Data records
== Segment start ==

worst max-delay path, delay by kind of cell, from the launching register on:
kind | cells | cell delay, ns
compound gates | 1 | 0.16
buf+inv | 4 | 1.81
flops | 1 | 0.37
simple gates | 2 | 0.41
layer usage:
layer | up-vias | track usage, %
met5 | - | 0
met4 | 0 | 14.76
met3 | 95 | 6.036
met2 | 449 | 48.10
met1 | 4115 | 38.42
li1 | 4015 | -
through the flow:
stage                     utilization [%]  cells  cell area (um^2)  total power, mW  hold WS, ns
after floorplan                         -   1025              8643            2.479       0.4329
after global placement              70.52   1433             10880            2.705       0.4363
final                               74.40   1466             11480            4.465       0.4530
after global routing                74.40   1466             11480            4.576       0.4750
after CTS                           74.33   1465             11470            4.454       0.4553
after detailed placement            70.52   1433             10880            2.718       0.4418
### src/rtl/bus_arbiter_if.sv
// bus_arbiter_if: request/grant/mux-select bundle between the masters and the arbiter
interface bus_arbiter_if;
  logic m1_req;
  logic m2_req;
  logic bus_done;
  logic m1_grant;
  logic m2_grant;
  logic msel;
  logic bus_busy;
  logic timeout_err;
  modport master (
    output m1_req, m2_req, bus_done,
    input  m1_grant, m2_grant, msel, bus_busy, timeout_err
  );
  modport slave (
    input  m1_req, m2_req, bus_done,
    output m1_grant, m2_grant, msel, bus_busy, timeout_err
  );
endinterface

### src/rtl/bus_arbiter.sv
// bus_arbiter: two-master round-robin bus arbiter with done/abort/watchdog release
module bus_arbiter #(
  parameter int TIMEOUT = 64
) (
  input logic clk,
  input logic reset,
  bus_arbiter_if.slave bus
);
  localparam int WW = $clog2(TIMEOUT);
  typedef enum logic [1:0] {IDLE, GRANT1, GRANT2, RELEASE} state_t;
  state_t state;
  logic last_owner;
  logic [WW-1:0] wd;
  logic pick2;
  logic cur_req;
  assign pick2 = bus.m2_req && (!bus.m1_req || !last_owner);
  assign cur_req = (state == GRANT1) ? bus.m1_req : bus.m2_req;
  // state machine with registered grant, select, busy and watchdog-error outputs
  always_ff @(posedge clk) begin
    if (reset) begin
      state           <= IDLE;
      last_owner      <= 1'b1;
      wd              <= '0;
      bus.m1_grant    <= 1'b0;
      bus.m2_grant    <= 1'b0;
      bus.msel        <= 1'b0;
      bus.bus_busy    <= 1'b0;
      bus.timeout_err <= 1'b0;
    end else begin
      bus.timeout_err <= 1'b0;
      case (state)
        IDLE: if (bus.m1_req || bus.m2_req) begin
          state        <= pick2 ? GRANT2 : GRANT1;
          bus.m1_grant <= !pick2;
          bus.m2_grant <= pick2;
          bus.msel     <= pick2;
          bus.bus_busy <= 1'b1;
          last_owner   <= pick2;
          wd           <= '0;
        end
        GRANT1, GRANT2: if (bus.bus_done || !cur_req || wd == WW'(TIMEOUT - 1)) begin
          state           <= RELEASE;
          bus.m1_grant    <= 1'b0;
          bus.m2_grant    <= 1'b0;
          bus.timeout_err <= !bus.bus_done && cur_req;
        end else begin
          wd <= wd + 1'b1;
        end
        default: begin
          state        <= IDLE;
          bus.bus_busy <= 1'b0;
        end
      endcase
    end
  end
endmodule
### src/flat_wrapper.sv
// flat-port wrapper written by rule: the top's interface ports become plain ports
module bus_arbiter_flat 
#(
  parameter int TIMEOUT = 64
)
  (clk, reset, bus_m1_req, bus_m2_req, bus_bus_done, bus_m1_grant, bus_m2_grant, bus_msel, bus_bus_busy, bus_timeout_err);
  bus_arbiter_if bus_i ();
  input logic clk;
  input logic reset;
  input wire logic [$bits(bus_i.m1_req)-1:0] bus_m1_req;
  input wire logic [$bits(bus_i.m2_req)-1:0] bus_m2_req;
  input wire logic [$bits(bus_i.bus_done)-1:0] bus_bus_done;
  output wire logic [$bits(bus_i.m1_grant)-1:0] bus_m1_grant;
  output wire logic [$bits(bus_i.m2_grant)-1:0] bus_m2_grant;
  output wire logic [$bits(bus_i.msel)-1:0] bus_msel;
  output wire logic [$bits(bus_i.bus_busy)-1:0] bus_bus_busy;
  output wire logic [$bits(bus_i.timeout_err)-1:0] bus_timeout_err;
  assign bus_i.m1_req = bus_m1_req;
  assign bus_i.m2_req = bus_m2_req;
  assign bus_i.bus_done = bus_bus_done;
  assign bus_m1_grant = bus_i.m1_grant;
  assign bus_m2_grant = bus_i.m2_grant;
  assign bus_msel = bus_i.msel;
  assign bus_bus_busy = bus_i.bus_busy;
  assign bus_timeout_err = bus_i.timeout_err;
  bus_arbiter #(.TIMEOUT(TIMEOUT)) u_core (.clk(clk), .reset(reset), .bus(bus_i));
endmodule
## config.mk

```make
export PLATFORM = sky130hd
export DESIGN_NAME = ifu_fetch
export DESIGN_NICKNAME = d
export VERILOG_FILES = /design/src/rtl/ifu_fetch_pkg.sv /design/src/rtl/ifu_fetch.sv
export SDC_FILE = /design/constraint.sdc
export NUM_CORES = 1
export LEC_CHECK = 0
export ABC_AREA = 1
export ABC_CLOCK_PERIOD_IN_PS = 2250
export CORE_MARGIN = 3
export CORE_UTILIZATION = 40
export CTS_CLUSTER_SIZE = 16
export DETAILED_ROUTE_END_ITERATION = 7
export PLACE_DENSITY = 0.8
export SETUP_SLACK_MARGIN = 0.1
export SLEW_MARGIN = 20
export SYNTH_ARGS = -nofsm -noshare
export SYNTH_HDL_FRONTEND = slang
export SYNTH_SLANG_ARGS = --single-unit
```

## constraint.sdc

```tcl
create_clock -name clk -period 2.25 [get_ports clk]
set_clock_uncertainty 0.15 [all_clocks]
set_input_delay 0.5625 -clock clk [delete_from_list [all_inputs] [get_ports clk]]
set_output_delay 0.5625 -clock clk [all_outputs]
set_load 0.05 [all_outputs]
```

## src/rtl/ifu_fetch_pkg.sv

```systemverilog
// Shared types and constants for the instruction fetch unit.
package ifu_fetch_pkg;

    // Fetch sequencer states: wait for PC, address phase, data phase, hand to decode.
    typedef enum logic [1:0] {
        IDLE = 2'd0,
        ADDR = 2'd1,
        DATA = 2'd2,
        OUT  = 2'd3
    } ifu_state_t;

    localparam logic [1:0] RESP_OKAY = 2'b00;

endpackage

```

## src/rtl/ifu_fetch.sv

```systemverilog
// Instruction fetch unit: one outstanding read at a time.
// IDLE -> ADDR -> DATA -> OUT -> IDLE. A misaligned PC skips the bus entirely
// and goes straight to OUT with a fault-qualified zero instruction.
module ifu_fetch
    import ifu_fetch_pkg::*;
#(
    parameter int WIDTH = 32
) (
    input  logic             clk,
    input  logic             rst,
    input  logic [WIDTH-1:0] pc,
    input  logic             pc_update,
    output logic             ar_valid,
    output logic [WIDTH-1:0] ar_addr,
    input  logic             ar_ready,
    input  logic             r_valid,
    input  logic [31:0]      r_data,
    input  logic [1:0]       r_resp,
    output logic             r_ready,
    output logic             inst_valid,
    output logic [31:0]      inst,
    output logic [WIDTH-1:0] inst_pc,
    input  logic             inst_ready,
    output logic             fetch_fault
);

    ifu_state_t       r_state;
    ifu_state_t       w_state_nxt;
    logic [31:0]      r_inst;
    logic [WIDTH-1:0] r_inst_pc;
    logic             r_fault;
    logic             w_misaligned;
    logic             w_resp_ok;

    // pc comes straight from the PC register, so its low bits are a registered value.
    assign w_misaligned = (pc[1:0] != 2'b00);
    assign w_resp_ok    = (r_resp == RESP_OKAY);

    // State register; reset lands in ADDR so the reset PC is fetched without a pc_update.
    always_ff @(posedge clk) begin
        if (rst) r_state <= ADDR;
        else     r_state <= w_state_nxt;
    end

    // Next-state decode; each state only looks at its own handshake inputs.
    always_comb begin
        w_state_nxt = r_state;
        case (r_state)
            IDLE: if (pc_update)  w_state_nxt = ADDR;
            ADDR: begin
                if (w_misaligned)  w_state_nxt = OUT;
                else if (ar_ready) w_state_nxt = DATA;
            end
            DATA: if (r_valid)    w_state_nxt = OUT;
            OUT:  if (inst_ready) w_state_nxt = IDLE;
            default:              w_state_nxt = ADDR;
        endcase
    end

    // Capture the instruction, its PC and the fault flag; held untouched through OUT.
    always_ff @(posedge clk) begin
        if (rst) begin
            r_inst    <= '0;
            r_inst_pc <= '0;
            r_fault   <= 1'b0;
        end else if (r_state == ADDR && w_misaligned) begin
            r_inst    <= '0;
            r_inst_pc <= pc;
            r_fault   <= 1'b1;
        end else if (r_state == DATA && r_valid) begin
            r_inst    <= w_resp_ok ? r_data : 32'h0;
            r_inst_pc <= pc;
            r_fault   <= ~w_resp_ok;
        end
    end

    // Output decode from state; everything is forced quiet while rst is held.
    always_comb begin
        ar_valid    = 1'b0;
        ar_addr     = '0;
        r_ready     = 1'b0;
        inst_valid  = 1'b0;
        inst        = '0;
        inst_pc     = '0;
        fetch_fault = 1'b0;
        if (!rst) begin
            ar_valid    = (r_state == ADDR) && !w_misaligned;
            ar_addr     = (r_state == ADDR) ? pc : '0;
            r_ready     = (r_state == DATA);
            inst_valid  = (r_state == OUT);
            inst        = r_inst;
            inst_pc     = r_inst_pc;
            fetch_fault = r_fault;
        end
    end

endmodule

```

### Yosys cells after proc, flatten, opt, wreduce, memory -nomap -nowiden

Index checks and enable logic that the tools add are counted.

| word-level totals | value |
|---|---|
| register bits after elaboration | 67 |
| input bits | 72 |
| word-level logic and storage cells | 41 |

| cells by class | value |
|---|---|
| equality and inequality tests | 7 |
| mux-type cells | 19 |
| bitwise logic cells | 1 |
| reductions and logical operators | 10 |

Operator list:

| cell | number |
|---|---|
| $mux 32 | 7 |
| $mux 2 | 5 |
| $pmux 2 s4 | 1 |
| $mux 1 | 6 |
| $ne 2x2->1 const B | 3 |
| $eq 2x2->1 const B | 2 |
| $logic_not 2->1 | 2 |
| $reduce_and 4->1 | 1 |
| $reduce_bool 2->1 | 2 |
| $logic_and 1x1->1 | 3 |
| $ne 3x3->1 const B | 1 |
| $eq 2x1->1 const B | 1 |
| $reduce_or 2->1 | 1 |
| $logic_not 1->1 | 1 |
| $not 1->1 | 1 |

### Longest topological paths before layout

Gate-level depths: netlist of the first run.

| depth | value |
|---|---|
| depth in word-level cells | 4 |
| depth in mapped cells | 8 |

### Least setup slack after synthesis of the first run

OpenSTA, ideal clock, no wires.

| path | value |
|---|---|
| path type | input -> output |
| start point | input port rst |
| end point | output port ar_addr[0] |
| data arrival time | 2.017 ns |
| data required time | 1.537 ns |
| slack | -0.479 ns |
| cell stages on the path | 3 |
| buffers on the path | 2 |
| path through | buf_2 > clkbuf_1 > nor3_1 |

| on the way | value |
|---|---|
| longest elaborated chain between the ends | 1 |

RTL lines:

| what | RTL line | text |
|---|---|---|
| start: declaration | ifu_fetch.sv:10 | `input logic rst,` |
| $mux 32 | ifu_fetch.sv:86 | `if (!rst) begin` |
| end: declaration | ifu_fetch.sv:14 | `output logic [WIDTH-1:0] ar_addr,` |

No other way between the ends.

### Final worst setup path of the first run

| path | value |
|---|---|
| start point | register r_state[1] |
| end point | output port ar_addr[19] |

| on the way | value |
|---|---|
| longest elaborated chain between the ends | 3 |

RTL lines:

| what | RTL line | text |
|---|---|---|
| start: declaration | ifu_fetch.sv:27 | `ifu_state_t r_state;` |
| start signal: assignment | ifu_fetch.sv:42 | `else r_state <= w_state_nxt;` |
| $eq 2x1->1 | ifu_fetch.sv:88 | `ar_addr = (r_state == ADDR) ? pc : '0;` |
| $mux 32 | ifu_fetch.sv:88 |  |
| $mux 32 | ifu_fetch.sv:86 |  |

No other way between the ends.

== Segment end ==

**TASK TO COMPLETE:**
Up to and including the line with "after global routing", output every line of the records above exactly, starting from the first; output nothing else.

**SOLUTION TO THE PROBLEM:**
worst max-delay path, delay by kind of cell, from the launching register on:
kind | cells | cell delay, ns
compound gates | 1 | 0.16
buf+inv | 4 | 1.81
flops | 1 | 0.37
simple gates | 2 | 0.41
layer usage:
layer | up-vias | track usage, %
met5 | - | 0
met4 | 0 | 14.76
met3 | 95 | 6.036
met2 | 449 | 48.10
met1 | 4115 | 38.42
li1 | 4015 | -
through the flow:
stage                     utilization [%]  cells  cell area (um^2)  total power, mW  hold WS, ns
after floorplan                         -   1025              8643            2.479       0.4329
after global placement              70.52   1433             10880            2.705       0.4363
final                               74.40   1466             11480            4.465       0.4530
after global routing                74.40   1466             11480            4.576       0.4750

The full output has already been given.